Self-consistent dust and non-LTE line radiative transfer with SKIRT

¹ Sterrenkundig Observatorium, Universiteit Gent, Krijgslaan 281 S9, 9000 Gent, Belgium
e-mail: kosei.matsumoto@ugent.be
² Department of Physics, Graduate School of Science, The University of Tokyo, 7-3-1 Hongo, Bunkyo-ku, Tokyo 113-0033, Japan
³ Institute of Space and Astronautical Science, Japan Aerospace Exploration Agency, 3-1-1 Yoshinodai, Chuo-ku, Sagamihara, Kanagawa 252-5210, Japan
⁴ Institute of Astronomy, KU Leuven, Celestijnenlaan 200D, 3001 Leuven, Belgium
⁵ Graduate School of Science and Engineering, Kagoshima University, 1-21-35 Korimoto, Kagoshima, Kagoshima 890-0065, Japan
⁶ Research Center for Space and Cosmic Evolution, Ehime University, 2-5 Bunkyo-cho, Matsuyama, Ehime 790-8577, Japan
⁷ Faculty of Science, Hokkaido University, Kita-10 Nishi-8, Kita-ku, Sapporo, Hokkaido 060-0810, Japan
⁸ Theoretical Astrophysics, Department of Earth and Space Science, Osaka University, 1-1 Machikaneyama, Toyonaka, Osaka 560-0043, Japan
⁹ Kavli IPMU (WPI), The University of Tokyo, 5-1-5 Kashiwanoha, Kashiwa, Chiba 277-8583, Japan
¹⁰ Department of Physics and Astronomy, University of Nevada, Las Vegas, 4505 S. Maryland Pkwy, Las Vegas, NV 89154-4002, USA

Received: 5 July 2023
Accepted: 3 September 2023

Abstract

We introduce Monte-Carlo-based non-local thermodynamic equilibrium (non-LTE) line radiative transfer calculations in the three-dimensional (3D) dust radiative transfer code SKIRT, which was originally set up as a dust radiative transfer code.

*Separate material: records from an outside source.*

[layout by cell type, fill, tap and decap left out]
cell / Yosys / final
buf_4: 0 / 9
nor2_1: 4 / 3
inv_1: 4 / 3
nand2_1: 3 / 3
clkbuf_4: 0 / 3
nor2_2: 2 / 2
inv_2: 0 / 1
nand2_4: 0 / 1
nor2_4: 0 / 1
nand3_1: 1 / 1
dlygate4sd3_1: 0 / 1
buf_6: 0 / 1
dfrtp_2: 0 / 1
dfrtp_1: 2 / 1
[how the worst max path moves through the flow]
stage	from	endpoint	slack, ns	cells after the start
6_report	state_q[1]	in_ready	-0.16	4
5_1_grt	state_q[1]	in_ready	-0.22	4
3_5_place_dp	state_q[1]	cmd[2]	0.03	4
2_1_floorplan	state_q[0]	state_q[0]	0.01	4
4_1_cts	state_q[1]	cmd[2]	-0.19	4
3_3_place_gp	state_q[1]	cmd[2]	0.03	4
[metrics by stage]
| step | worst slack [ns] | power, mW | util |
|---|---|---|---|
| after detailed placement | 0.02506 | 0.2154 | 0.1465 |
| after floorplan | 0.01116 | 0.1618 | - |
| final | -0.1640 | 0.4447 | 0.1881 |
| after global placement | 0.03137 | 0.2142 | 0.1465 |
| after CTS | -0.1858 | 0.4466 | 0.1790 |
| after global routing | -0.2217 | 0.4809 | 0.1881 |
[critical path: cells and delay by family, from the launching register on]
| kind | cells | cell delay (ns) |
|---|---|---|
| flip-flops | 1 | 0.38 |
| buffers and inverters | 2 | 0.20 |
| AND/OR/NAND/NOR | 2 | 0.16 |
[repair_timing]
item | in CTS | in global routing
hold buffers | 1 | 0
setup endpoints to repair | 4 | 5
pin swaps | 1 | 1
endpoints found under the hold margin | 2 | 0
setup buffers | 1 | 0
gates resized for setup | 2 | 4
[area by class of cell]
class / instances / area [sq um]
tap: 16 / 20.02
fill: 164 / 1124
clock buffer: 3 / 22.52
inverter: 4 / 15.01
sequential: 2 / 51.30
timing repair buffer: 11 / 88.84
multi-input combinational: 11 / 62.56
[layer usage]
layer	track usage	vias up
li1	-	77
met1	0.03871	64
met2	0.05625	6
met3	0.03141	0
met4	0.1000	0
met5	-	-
<file path="src/rtl/uerd_pkg.sv">
// ----------------------------------------------------------------------------
// Echo range display package
// Widths, reset values, register indexes and control types.
// ----------------------------------------------------------------------------
`timescale 1ns / 1ps

package uerd_pkg;

    localparam int ECHO_W  = 17;   // echo tick counter width
    localparam int TRIG_W  = 10;
    localparam int PER_W   = 24;
    localparam int LIMIT_W = 17;
    localparam int TPT_W   = 16;
    localparam int DIST_W  = 14;
    localparam int DIGIT_W = 4;
    localparam int NDIGITS = 4;
    localparam int BCD_W   = DIGIT_W * NDIGITS;
    localparam int CFG_IDX_W  = 2;
    localparam int CFG_DATA_W = PER_W;
    localparam int MAX_STEPS  = (ECHO_W > DIST_W) ? ECHO_W : DIST_W;
    localparam int STEP_W     = $clog2(MAX_STEPS);

    localparam logic [TRIG_W-1:0]  TRIG_RST   = TRIG_W'(500);
    localparam logic [PER_W-1:0]   PERIOD_RST = PER_W'(5000000);
    localparam logic [LIMIT_W-1:0] LIMIT_RST  = LIMIT_W'(93749);
    localparam logic [TPT_W-1:0]   TPT_RST    = TPT_W'(290);
    localparam logic [DIST_W-1:0]  MAX_TENTHS = DIST_W'(9999);
    localparam logic [DIGIT_W-1:0] BLANK_DIGIT = DIGIT_W'(15);

    typedef enum logic [CFG_IDX_W-1:0] {
        CFG_TRIGGER_TICKS   = 2'd0,
        CFG_PERIOD_TICKS    = 2'd1,
        CFG_ECHO_LIMIT      = 2'd2,
        CFG_TICKS_PER_TENTH = 2'd3
    } t_cfg_idx;

    typedef struct packed {
        logic take;        // input word accepted, run the tick update
        logic div_step;
        logic bcd_start;   // saturate quotient, start digit conversion
        logic bcd_step;
        logic load_plain;  // output word from held distance
        logic load_fresh;  // output word from new distance, commit it
    } t_cmd;

    typedef struct packed {
        logic fall;        // falling echo edge on the offered input word
    } t_sts;

    typedef struct packed {
        logic               trigger_out;
        logic               new_reading;
        logic [DIST_W-1:0]  distance_tenths;
        logic [DIGIT_W-1:0] digit_hundreds;
        logic [DIGIT_W-1:0] digit_tens;
        logic [DIGIT_W-1:0] digit_ones;
        logic [DIGIT_W-1:0] digit_frac;
    } t_out_word;

endpackage

</file>
<file path="src/rtl/uerd_if.sv">
// ----------------------------------------------------------------------------
// Echo range display channels
// Valid/ready channels for the echo sample and the readout word.
// ----------------------------------------------------------------------------
`timescale 1ns / 1ps

interface uerd_in_if;
    logic valid;
    logic ready;
    logic echo_level;

    modport source (output valid, output echo_level, input ready);
    modport sink   (input valid, input echo_level, output ready);
endinterface

interface uerd_out_if;
    logic                           valid;
    logic                           ready;
    logic                           trigger_out;
    logic                           new_reading;
    logic [uerd_pkg::DIST_W-1:0]    distance_tenths;
    logic [uerd_pkg::DIGIT_W-1:0]   digit_hundreds;
    logic [uerd_pkg::DIGIT_W-1:0]   digit_tens;
    logic [uerd_pkg::DIGIT_W-1:0]   digit_ones;
    logic [uerd_pkg::DIGIT_W-1:0]   digit_frac;

    modport source (output valid, output trigger_out, output new_reading,
                    output distance_tenths, output digit_hundreds, output digit_tens,
                    output digit_ones, output digit_frac, input ready);
    modport sink   (input valid, input trigger_out, input new_reading,
                    input distance_tenths, input digit_hundreds, input digit_tens,
                    input digit_ones, input digit_frac, output ready);
endinterface

</file>
<file path="src/rtl/ultrasonic_echo_range_display.sv">
// ----------------------------------------------------------------------------
// Ultrasonic echo range display
// Trigger generator, echo pulse timer and four-digit distance readout.
// ----------------------------------------------------------------------------
//  channel   dir  handshake      word
//  i_in      in   valid/ready    echo_level (one clock tick)
//  o_out     out  valid/ready    trigger, new_reading, distance, four digits
//  i_cfg_*   in   write enable   register index, data
//
//  A word without a falling echo edge is loaded to the output as it is taken.
//  A falling edge runs the restoring divider, one quotient bit per cycle, a
//  saturate step, then the double-dabble converter one binary bit per cycle.
//  A new word is taken in the same cycle the last result leaves the output.
//  Synchronous active-low reset; a stalled output holds the input off.
// ----------------------------------------------------------------------------
`timescale 1ns / 1ps

module ultrasonic_echo_range_display (
    input  logic                            i_clk,
    input  logic                            i_rst_n,
    uerd_in_if.sink                         i_in,
    uerd_out_if.source                      o_out,
    input  logic                            i_cfg_we,
    input  logic [uerd_pkg::CFG_IDX_W-1:0]  i_cfg_idx,
    input  logic [uerd_pkg::CFG_DATA_W-1:0] i_cfg_data
);
    import uerd_pkg::*;

    t_cmd      cmd;
    t_sts      sts;
    t_out_word word;

    uerd_ctrl u_ctrl (
        .i_clk       (i_clk),
        .i_rst_n     (i_rst_n),
        .i_in_valid  (i_in.valid),
        .o_in_ready  (i_in.ready),
        .i_out_ready (o_out.ready),
        .o_out_valid (o_out.valid),
        .i_sts       (sts),
        .o_cmd       (cmd)
    );

    uerd_dp u_dp (
        .i_clk        (i_clk),
        .i_rst_n      (i_rst_n),
        .i_cfg_we     (i_cfg_we),
        .i_cfg_idx    (i_cfg_idx),
        .i_cfg_data   (i_cfg_data),
        .i_echo_level (i_in.echo_level),
        .i_cmd        (cmd),
        .o_sts        (sts),
        .o_word       (word)
    );

    assign o_out.trigger_out     = word.trigger_out;
    assign o_out.new_reading     = word.new_reading;
    assign o_out.distance_tenths = word.distance_tenths;
    assign o_out.digit_hundreds  = word.digit_hundreds;
    assign o_out.digit_tens      = word.digit_tens;
    assign o_out.digit_ones      = word.digit_ones;
    assign o_out.digit_frac      = word.digit_frac;

endmodule

</file>
<file path="src/rtl/uerd_ctrl.sv">
// ----------------------------------------------------------------------------
// Echo range display controller
// Sequences tick update, division, digit conversion and output load.
// ----------------------------------------------------------------------------
`timescale 1ns / 1ps

module uerd_ctrl (
    input  logic            i_clk,
    input  logic            i_rst_n,
    input  logic            i_in_valid,
    output logic            o_in_ready,
    input  logic            i_out_ready,
    output logic            o_out_valid,
    input  uerd_pkg::t_sts  i_sts,
    output uerd_pkg::t_cmd  o_cmd
);
    import uerd_pkg::*;

    typedef enum logic [4:0] {
        S_IDLE = 5'b00001,
        S_DIV  = 5'b00010,
        S_SAT  = 5'b00100,
        S_BCD  = 5'b01000,
        S_LOAD = 5'b10000
    } t_state;

    t_state            r_state, n_state;
    logic [STEP_W-1:0] r_cnt, n_cnt;
    logic              r_out_valid, n_out_valid;
    logic              slot_free;
    logic              take;

    assign slot_free   = !r_out_valid || i_out_ready;
    assign o_in_ready  = (r_state == S_IDLE) && slot_free;
    assign take        = i_in_valid && o_in_ready;
    assign o_out_valid = r_out_valid;

    always_comb begin
        n_state = r_state;
        n_cnt   = r_cnt;
        o_cmd   = '0;
        unique case (r_state)
            S_IDLE: begin
                o_cmd.take = take;
                if (take && i_sts.fall) begin
                    n_state = S_DIV;
                    n_cnt   = STEP_W'(ECHO_W - 1);
                end else if (take) begin
                    o_cmd.load_plain = 1'b1;
                end
            end
            S_DIV: begin
                o_cmd.div_step = 1'b1;
                n_cnt = r_cnt - STEP_W'(1);
                if (r_cnt == '0) begin
                    n_state = S_SAT;
                end
            end
            S_SAT: begin
                o_cmd.bcd_start = 1'b1;
                n_state = S_BCD;
                n_cnt   = STEP_W'(DIST_W - 1);
            end
            S_BCD: begin
                o_cmd.bcd_step = 1'b1;
                n_cnt = r_cnt - STEP_W'(1);
                if (r_cnt == '0) begin
                    n_state = S_LOAD;
                end
            end
            S_LOAD: begin
                if (slot_free) begin
                    o_cmd.load_fresh = 1'b1;
                    n_state = S_IDLE;
                end
            end
            default: begin
                n_state = S_IDLE;
            end
        endcase
    end

    always_comb begin
        if (o_cmd.load_plain || o_cmd.load_fresh) begin
            n_out_valid = 1'b1;
        end else if (i_out_ready) begin
            n_out_valid = 1'b0;
        end else begin
            n_out_valid = r_out_valid;
        end
    end

    always_ff @(posedge i_clk) begin
        if (!i_rst_n) begin
            r_state     <= S_IDLE;
            r_cnt       <= '0;
            r_out_valid <= 1'b0;
        end else begin
            r_state     <= n_state;
            r_cnt       <= n_cnt;
            r_out_valid <= n_out_valid;
        end
    end

endmodule

</file>
<file path="src/rtl/uerd_dp.sv">
// ----------------------------------------------------------------------------
// Echo range display datapath
// Config registers, trigger and echo counters, divider, BCD converter.
// ----------------------------------------------------------------------------
`timescale 1ns / 1ps

module uerd_dp (
    input  logic                            i_clk,
    input  logic                            i_rst_n,
    input  logic                            i_cfg_we,
    input  logic [uerd_pkg::CFG_IDX_W-1:0]  i_cfg_idx,
    input  logic [uerd_pkg::CFG_DATA_W-1:0] i_cfg_data,
    input  logic                            i_echo_level,
    input  uerd_pkg::t_cmd                  i_cmd,
    output uerd_pkg::t_sts                  o_sts,
    output uerd_pkg::t_out_word             o_word
);
    import uerd_pkg::*;

    localparam int CMP_W  = (ECHO_W > LIMIT_W) ? ECHO_W : LIMIT_W;
    localparam int QCMP_W = (ECHO_W > DIST_W) ? ECHO_W : DIST_W;

    // configuration
    logic [TRIG_W-1:0]  r_cfg_trig;
    logic [PER_W-1:0]   r_cfg_period;
    logic [LIMIT_W-1:0] r_cfg_limit;
    logic [TPT_W-1:0]   r_cfg_tpt;

    // tick state
    logic               r_echo_last;
    logic [ECHO_W-1:0]  r_echo_ticks, n_echo_ticks;
    logic [PER_W-1:0]   r_period_cnt, n_period_cnt;
    logic [TRIG_W-1:0]  r_trig_cnt, n_trig_cnt;
    logic [DIST_W-1:0]  r_held;
    logic [BCD_W-1:0]   r_bcd;

    // work registers
    logic               r_trig_pend;
    logic [TPT_W-1:0]   r_rem, n_rem;
    logic [ECHO_W-1:0]  r_quo, n_quo;
    logic [DIST_W-1:0]  r_bin;
    logic [DIST_W-1:0]  r_dist_new;
    logic [BCD_W-1:0]   r_bcd_work, n_bcd_work;
    t_out_word          r_word;

    logic [PER_W-1:0]   period_eff;
    logic [PER_W:0]     cnt_inc;
    logic               wrap;
    logic [TRIG_W-1:0]  trig_ld;
    logic               trig_now;
    logic               rise;
    logic               fall;
    logic               can_inc;
    logic [TPT_W:0]     shifted;
    logic [TPT_W:0]     diff;
    logic               ge;
    logic [QCMP_W-1:0]  quo_x;
    logic [DIST_W-1:0]  quo_sat;
    logic [BCD_W-1:0]   bcd_adj;

    function automatic t_out_word make_word(input logic trig, input logic fresh,
                                            input logic [DIST_W-1:0] dist_val,
                                            input logic [BCD_W-1:0] bcd);
        t_out_word w;
        w.trigger_out     = trig;
        w.new_reading     = fresh;
        w.distance_tenths = dist_val;
        // leading positions blank below 100.0 cm and 10.0 cm
        w.digit_hundreds  = (bcd[15:12] != '0) ? bcd[15:12] : BLANK_DIGIT;
        w.digit_tens      = (bcd[15:8] != '0) ? bcd[11:8] : BLANK_DIGIT;
        w.digit_ones      = bcd[7:4];
        w.digit_frac      = bcd[3:0];
        return w;
    endfunction

    // period and trigger
    assign period_eff = (r_cfg_period == '0) ? PER_W'(1) : r_cfg_period;
    assign cnt_inc    = {1'b0, r_period_cnt} + (PER_W + 1)'(1);
    assign wrap       = cnt_inc >= {1'b0, period_eff};
    assign trig_ld    = wrap ? r_cfg_trig : r_trig_cnt;
    assign trig_now   = trig_ld != '0;
    assign n_trig_cnt   = trig_now ? trig_ld - TRIG_W'(1) : trig_ld;
    assign n_period_cnt = wrap ? '0 : cnt_inc[PER_W-1:0];

    // echo edges
    assign rise     = i_echo_level && !r_echo_last;
    assign fall     = !i_echo_level && r_echo_last;
    assign o_sts.fall = fall;
    assign can_inc  = (CMP_W'(r_echo_ticks) < CMP_W'(r_cfg_limit)) && (r_echo_ticks != '1);

    always_comb begin
        n_echo_ticks = r_echo_ticks;
        if (rise) begin
            n_echo_ticks = '0;
        end else if (i_echo_level && can_inc) begin
            n_echo_ticks = r_echo_ticks + ECHO_W'(1);
        end
    end

    // restoring divider, one quotient bit per step; zero divisor gives all ones
    assign shifted = {r_rem, r_quo[ECHO_W-1]};
    assign diff    = shifted - {1'b0, r_cfg_tpt};
    assign ge      = shifted >= {1'b0, r_cfg_tpt};
    assign n_rem   = ge ? diff[TPT_W-1:0] : shifted[TPT_W-1:0];
    assign n_quo   = {r_quo[ECHO_W-2:0], ge};

    assign quo_x   = QCMP_W'(r_quo);
    assign quo_sat = (quo_x > QCMP_W'(MAX_TENTHS)) ? MAX_TENTHS : quo_x[DIST_W-1:0];

    // double dabble step
    always_comb begin
        for (int i = 0; i < NDIGITS; i++) begin
            bcd_adj[i*DIGIT_W +: DIGIT_W] =
                (r_bcd_work[i*DIGIT_W +: DIGIT_W] >= DIGIT_W'(5)) ?
                r_bcd_work[i*DIGIT_W +: DIGIT_W] + DIGIT_W'(3) :
                r_bcd_work[i*DIGIT_W +: DIGIT_W];
        end
    end
    assign n_bcd_work = {bcd_adj[BCD_W-2:0], r_bin[DIST_W-1]};

    always_ff @(posedge i_clk) begin
        if (!i_rst_n) begin
            r_cfg_trig   <= TRIG_RST;
            r_cfg_period <= PERIOD_RST;
            r_cfg_limit  <= LIMIT_RST;
            r_cfg_tpt    <= TPT_RST;
        end else if (i_cfg_we) begin
            unique case (t_cfg_idx'(i_cfg_idx))
                CFG_TRIGGER_TICKS:   r_cfg_trig   <= i_cfg_data[TRIG_W-1:0];
                CFG_PERIOD_TICKS:    r_cfg_period <= i_cfg_data[PER_W-1:0];
                CFG_ECHO_LIMIT:      r_cfg_limit  <= i_cfg_data[LIMIT_W-1:0];
                CFG_TICKS_PER_TENTH: r_cfg_tpt    <= i_cfg_data[TPT_W-1:0];
                default: begin
                end
            endcase
        end
    end

    always_ff @(posedge i_clk) begin
        if (!i_rst_n) begin
            r_echo_last  <= 1'b0;
            r_echo_ticks <= '0;
            r_period_cnt <= '0;
            r_trig_cnt   <= '0;
            r_held       <= '0;
            r_bcd        <= '0;
        end else begin
            if (i_cmd.take) begin
                r_echo_last  <= i_echo_level;
                r_echo_ticks <= n_echo_ticks;
                r_period_cnt <= n_period_cnt;
                r_trig_cnt   <= n_trig_cnt;
            end
            if (i_cmd.load_fresh) begin
                r_held <= r_dist_new;
                r_bcd  <= r_bcd_work;
            end
        end
    end

    always_ff @(posedge i_clk) begin
        if (i_cmd.take) begin
            r_trig_pend <= trig_now;
            r_rem       <= '0;
            r_quo       <= r_echo_ticks;
        end
        if (i_cmd.div_step) begin
            r_rem <= n_rem;
            r_quo <= n_quo;
        end
        if (i_cmd.bcd_start) begin
            r_bin      <= quo_sat;
            r_dist_new <= quo_sat;
            r_bcd_work <= '0;
        end
        if (i_cmd.bcd_step) begin
            r_bin      <= {r_bin[DIST_W-2:0], 1'b0};
            r_bcd_work <= n_bcd_work;
        end
        if (i_cmd.load_plain) begin
            r_word <= make_word(trig_now, 1'b0, r_held, r_bcd);
        end else if (i_cmd.load_fresh) begin
            r_word <= make_word(r_trig_pend, 1'b1, r_dist_new, r_bcd_work);
        end
    end

    assign o_word = r_word;

endmodule

</file>
<file path="src/flat_wrapper.sv">
// flat-port wrapper written by rule: the top's interface ports become plain ports
module ultrasonic_echo_range_display_flat import uerd_pkg::*;
  (i_clk, i_rst_n, i_cfg_we, i_cfg_idx, i_cfg_data, i_in_valid, i_in_echo_level, i_in_ready, o_out_valid, o_out_trigger_out, o_out_new_reading, o_out_distance_tenths, o_out_digit_hundreds, o_out_digit_tens, o_out_digit_ones, o_out_digit_frac, o_out_ready);
  uerd_in_if i_in_i ();
  uerd_out_if o_out_i ();
  input  logic i_clk;
  input  logic i_rst_n;
  input  logic i_cfg_we;
  input  logic [uerd_pkg::CFG_IDX_W-1:0] i_cfg_idx;
  input  logic [uerd_pkg::CFG_DATA_W-1:0] i_cfg_data;
  input wire logic [$bits(i_in_i.valid)-1:0] i_in_valid;
  input wire logic [$bits(i_in_i.echo_level)-1:0] i_in_echo_level;
  output wire logic [$bits(i_in_i.ready)-1:0] i_in_ready;
  output wire logic [$bits(o_out_i.valid)-1:0] o_out_valid;
  output wire logic [$bits(o_out_i.trigger_out)-1:0] o_out_trigger_out;
  output wire logic [$bits(o_out_i.new_reading)-1:0] o_out_new_reading;
  output wire logic [$bits(o_out_i.distance_tenths)-1:0] o_out_distance_tenths;
  output wire logic [$bits(o_out_i.digit_hundreds)-1:0] o_out_digit_hundreds;
  output wire logic [$bits(o_out_i.digit_tens)-1:0] o_out_digit_tens;
  output wire logic [$bits(o_out_i.digit_ones)-1:0] o_out_digit_ones;
  output wire logic [$bits(o_out_i.digit_frac)-1:0] o_out_digit_frac;
  input wire logic [$bits(o_out_i.ready)-1:0] o_out_ready;
  assign i_in_i.valid = i_in_valid;
  assign i_in_i.echo_level = i_in_echo_level;
  assign i_in_ready = i_in_i.ready;
  assign o_out_valid = o_out_i.valid;
  assign o_out_trigger_out = o_out_i.trigger_out;
  assign o_out_new_reading = o_out_i.new_reading;
  assign o_out_distance_tenths = o_out_i.distance_tenths;
  assign o_out_digit_hundreds = o_out_i.digit_hundreds;
  assign o_out_digit_tens = o_out_i.digit_tens;
  assign o_out_digit_ones = o_out_i.digit_ones;
  assign o_out_digit_frac = o_out_i.digit_frac;
  assign o_out_i.ready = o_out_ready;
  ultrasonic_echo_range_display u_core (.i_clk(i_clk), .i_rst_n(i_rst_n), .i_in(i_in_i), .o_out(o_out_i), .i_cfg_we(i_cfg_we), .i_cfg_idx(i_cfg_idx), .i_cfg_data(i_cfg_data));
endmodule
</file>
<file path="config.mk">
export PLATFORM = sky130hd
export DESIGN_NAME = ultrasonic_echo_range_display_flat
export DESIGN_NICKNAME = d
export VERILOG_FILES = /design/src/rtl/uerd_pkg.sv /design/src/rtl/uerd_if.sv /design/src/rtl/ultrasonic_echo_range_display.sv /design/src/rtl/uerd_ctrl.sv /design/src/rtl/uerd_dp.sv /design/src/flat_wrapper.sv
export SDC_FILE = /design/constraint.sdc
export NUM_CORES = 1
export LEC_CHECK = 0
export ABC_AREA = 1
export BUFFER_PORTS_ARGS = -buffer_cell sky130_fd_sc_hd__buf_2
export CORE_MARGIN = 2
export CORE_UTILIZATION = 27
export CTS_BUF_LIST = sky130_fd_sc_hd__clkbuf_4 sky130_fd_sc_hd__clkbuf_8 sky130_fd_sc_hd__clkbuf_16
export DETAILED_ROUTE_END_ITERATION = 8
export PLACE_DENSITY = 0.52
export SETUP_SLACK_MARGIN = 0.02
export SYNTH_ARGS = -nofsm -noshare
export SYNTH_HDL_FRONTEND = slang
export SYNTH_SLANG_ARGS = --single-unit
</file>
<file path="constraint.sdc">
create_clock -name i_clk -period 4.6 [get_ports i_clk]
set_input_delay 0.23 -clock i_clk [delete_from_list [all_inputs] [get_ports i_clk]]
set_output_delay 0.23 -clock i_clk [all_outputs]
set_load 0.02 [all_outputs]
</file>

By doing so, we developed a generic and powerful 3D radiative transfer code that can self-consistently generate spectra with molecular and atomic lines against the underlying continuum. We tested the accuracy of the non-LTE line radiative transfer module in the extended SKIRT code using standard benchmarks. We find excellent agreement between the S KIRT results, the published benchmark results, and the results obtained using the ray-tracing non-LTE line radiative transfer code MAGRITTE, which validates our implementation. We applied the extended SKIRT code on a 3D hydrodynamic simulation of a dusty active galactic nucleus (AGN) torus model and generated multiwavelength images with CO rotational-line spectra against the underlying dust continuum. We find that the low-J CO emission traces the geometrically thick molecular torus, whereas the higher-J CO lines originate from the gas with high kinetic temperature located in the innermost regions of the torus. Comparing the calculations with and without dust radiative transfer, we find that higher-J CO lines are slightly attenuated by the surrounding cold dust when seen edge-on. This shows that atomic and molecular lines can experience attenuation, an effect that is particularly important for transitions at mid- and near-infrared wavelengths. Therefore, our self-consistent dust and non-LTE line radiative transfer calculations can help the observational data from Herschel, ALMA, and JWST be interpreted.